MP3 61 Cygni - Binaural Beatings
Ambient rock that ranges from gently pensive to a whirling hurricane.
10 MP3 Songs
Shake Subservient Shake Shake Noise
Binaural Beatings Songs
By SARA CRESS
Copyright 2003 Houston Chronicle
The star 61 Cygni burns within the constellation Cygnus. Though not seeable to the naked eye, it garners attention from astronomers due to its notable speed.
The Houston band 61 Cygni cloaks itself in this same brand of velocity. Its ambient rock can go from gently pensive to a whirling hurricane, much in the vein of Cocteau Twins or Siouxsie & the Banshees. Its collective onstage persona proves mysterious, serious and at times brusque.
Drummer Eric Jarvis and bassist Paul Adams orbit singer/guitarist Tessa, tempering her emotive voice with their own quirks. Adams, who is also a photographer, plays bass with a verve more often seen in lead guitarists.
"Eric calls me Metallicartney," Adams says with a laugh, "I get completely nutty. I don't know where it comes from; I just can't keep from moving."
Jarvis further explains, "It's just that he's got this flamboyant style, but he's playing these really melodic lines."
A technology consultant by day, Jarvis lends the band some gravity with his sarcastic sense of humor. Ask the band about musical influences and well-known greats fall from Tessa's and Adams' mouths, while Jarvis attests to an admiration for lesser talents.
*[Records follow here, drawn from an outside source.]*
==> src/design/rmcsc_step.sv <==
// ----------------------------------------------------------------------------
// rmcsc_step: next-state and verdict logic for one received character
// Purely combinational: given the current scan state and one character it
// returns the next state and, when the sentence closes, the verdict.
// ----------------------------------------------------------------------------
module rmcsc_step (
	input  rmcsc_pkg::scan_state_t cur,
	input  logic [7:0]             rx_char,
	output rmcsc_pkg::scan_state_t nxt,
	output logic                   emit,
	output rmcsc_pkg::verdict_t    verdict
);

	always_comb begin
		rmcsc_pkg::scan_state_t st;
		logic                   do_body;
		logic                   eol;
		logic                   char_ok;
		logic [4:0]             hv;
		logic [7:0]             rsum;
		logic [1:0]             tally_new;

		st        = cur;
		do_body   = 1'b0;
		emit      = 1'b0;
		rsum      = 8'h00;
		eol       = (rx_char == rmcsc_pkg::CH_CR) || (rx_char == rmcsc_pkg::CH_LF);
		hv        = rmcsc_pkg::hex_value(rx_char);
		char_ok   = 1'b0;
		tally_new = cur.comma_tally;

		if (rx_char == rmcsc_pkg::CH_DOLLAR) begin
			st.phase           = rmcsc_pkg::PH_PREFIX;
			st.prefix_position = 3'd0;
			st.comma_tally     = 2'd0;
			st.field_length    = 4'd0;
			st.field_chars_ok  = 1'b1;
			st.running_xor     = 8'h00;
			st.high_nibble     = 4'd0;
			st.first_error     = rmcsc_pkg::ERR_NONE;
		end else begin
			unique case (cur.phase)
				rmcsc_pkg::PH_PREFIX: begin
					if (cur.prefix_position < rmcsc_pkg::PREFIX_LEN &&
					    rx_char == rmcsc_pkg::prefix_char(cur.prefix_position)) begin
						st.running_xor     = cur.running_xor ^ rx_char;
						st.prefix_position = cur.prefix_position + 3'd1;
						if (st.prefix_position == rmcsc_pkg::PREFIX_LEN) begin
							st.comma_tally    = 2'd1;
							st.field_length   = 4'd0;
							st.field_chars_ok = 1'b1;
							st.phase          = rmcsc_pkg::PH_BODY;
						end
					end else begin
						// A broken prefix is recorded, then the character is scanned as body.
						st.first_error = rmcsc_pkg::note_error(cur.first_error,
							rmcsc_pkg::ERR_PREFIX);
						st.phase = rmcsc_pkg::PH_BODY;
						do_body  = 1'b1;
					end
				end
				rmcsc_pkg::PH_BODY: begin
					do_body = 1'b1;
				end
				rmcsc_pkg::PH_HEX1, rmcsc_pkg::PH_HEX2: begin
					if (eol) begin
						st.first_error = rmcsc_pkg::note_error(cur.first_error,
							rmcsc_pkg::ERR_NOSUM);
						emit = 1'b1;
					end else if (hv[4]) begin
						st.first_error = rmcsc_pkg::note_error(cur.first_error,
							rmcsc_pkg::ERR_BADHEX);
						emit = 1'b1;
					end else if (cur.phase == rmcsc_pkg::PH_HEX1) begin
						st.high_nibble = hv[3:0];
						st.phase       = rmcsc_pkg::PH_HEX2;
					end else begin
						rsum = {cur.high_nibble, hv[3:0]};
						if (rsum != cur.running_xor) begin
							st.first_error = rmcsc_pkg::note_error(cur.first_error,
								rmcsc_pkg::ERR_MISMATCH);
						end
						emit = 1'b1;
					end
				end
				default: begin
					// Idle and unused codes ignore everything but '$'.
				end
			endcase

			if (do_body) begin
				if (eol || rx_char == rmcsc_pkg::CH_STAR) begin
					// The format fields are incomplete when the body ends early.
					if (st.comma_tally < 2'd2) begin
						st.first_error = rmcsc_pkg::note_error(st.first_error,
							rmcsc_pkg::ERR_TIME);
					end else if (st.comma_tally < rmcsc_pkg::TALLY_MAX) begin
						st.first_error = rmcsc_pkg::note_error(st.first_error,
							rmcsc_pkg::ERR_STATUS);
					end
					if (eol) begin
						st.first_error = rmcsc_pkg::note_error(st.first_error,
							rmcsc_pkg::ERR_NOSUM);
						emit = 1'b1;
					end else begin
						st.phase = rmcsc_pkg::PH_HEX1;
					end
				end else begin
					st.running_xor = st.running_xor ^ rx_char;
					if (rx_char == rmcsc_pkg::CH_COMMA) begin
						if (st.comma_tally < rmcsc_pkg::TALLY_MAX) begin
							tally_new      = st.comma_tally + 2'd1;
							st.comma_tally = tally_new;
							if (tally_new == 2'd2) begin
								if (st.field_length != rmcsc_pkg::TIME_LEN ||
								    !st.field_chars_ok) begin
									st.first_error = rmcsc_pkg::note_error(
										st.first_error, rmcsc_pkg::ERR_TIME);
								end
							end else if (tally_new == rmcsc_pkg::TALLY_MAX) begin
								if (st.field_length != 4'd1 || !st.field_chars_ok) begin
									st.first_error = rmcsc_pkg::note_error(
										st.first_error, rmcsc_pkg::ERR_STATUS);
								end
							end
						end
						st.field_length   = 4'd0;
						st.field_chars_ok = 1'b1;
					end else begin
						if (st.comma_tally == 2'd1) begin
							char_ok = (st.field_length == rmcsc_pkg::TIME_DOT_POS) ?
								(rx_char == rmcsc_pkg::CH_DOT) : rmcsc_pkg::is_digit(rx_char);
							if (st.field_length >= rmcsc_pkg::TIME_LEN || !char_ok) begin
								st.field_chars_ok = 1'b0;
							end
						end else if (st.comma_tally == 2'd2) begin
							if (st.field_length != 4'd0 ||
							    (rx_char != rmcsc_pkg::CH_A && rx_char != rmcsc_pkg::CH_V)) begin
								st.field_chars_ok = 1'b0;
							end
						end
						if (st.field_length < rmcsc_pkg::FIELD_MAX) begin
							st.field_length = st.field_length + 4'd1;
						end
					end
				end
			end

			if (emit) begin
				st.phase = rmcsc_pkg::PH_IDLE;
			end
		end

		nxt                    = st;
		verdict.sentence_valid = (st.first_error == rmcsc_pkg::ERR_NONE);
		verdict.error_code     = st.first_error;
		verdict.computed_sum   = st.running_xor;
		verdict.received_sum   = rsum;
	end

endmodule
"I'll kick it with Loverboy," he says. "I'm all over anyone who is gap-toothed, fat and wearing leather pants."
This sends the band into a fit of giggles.
Tessa and Adams have been collaborating musically since the early '90s. Their first band, Breth, attracted Jarvis. He later joined 61 Cygni, filling in where drum machines had been used in lieu of a live drummer. Growing up playing guitar and bass, he wasn't well versed in drums.
"They've been kind enough to let me learn on the job," he says.
Tessa's flexible voice exhibits every bit of the pain and anger that her lyrics suggest without subtlety. The songs are about "hatred, pain and revenge. It's pretty simple," she explains. "I look at it as therapy. Songwriting is the only means I have to talk to people in that way."
Thanks for Nothing, from the band's 2003 debut CD, Binaural Beatings, is full of the blame and guilt that accompanies a failed relationship: "I saw you standing there / Then I saw you leave / Do you know I hated you? / Do you know I lied to save myself?" On Lost, the speaker walks the line between love and hate with lines like "I can't stop my feelings for you / But I don't want to be in your life."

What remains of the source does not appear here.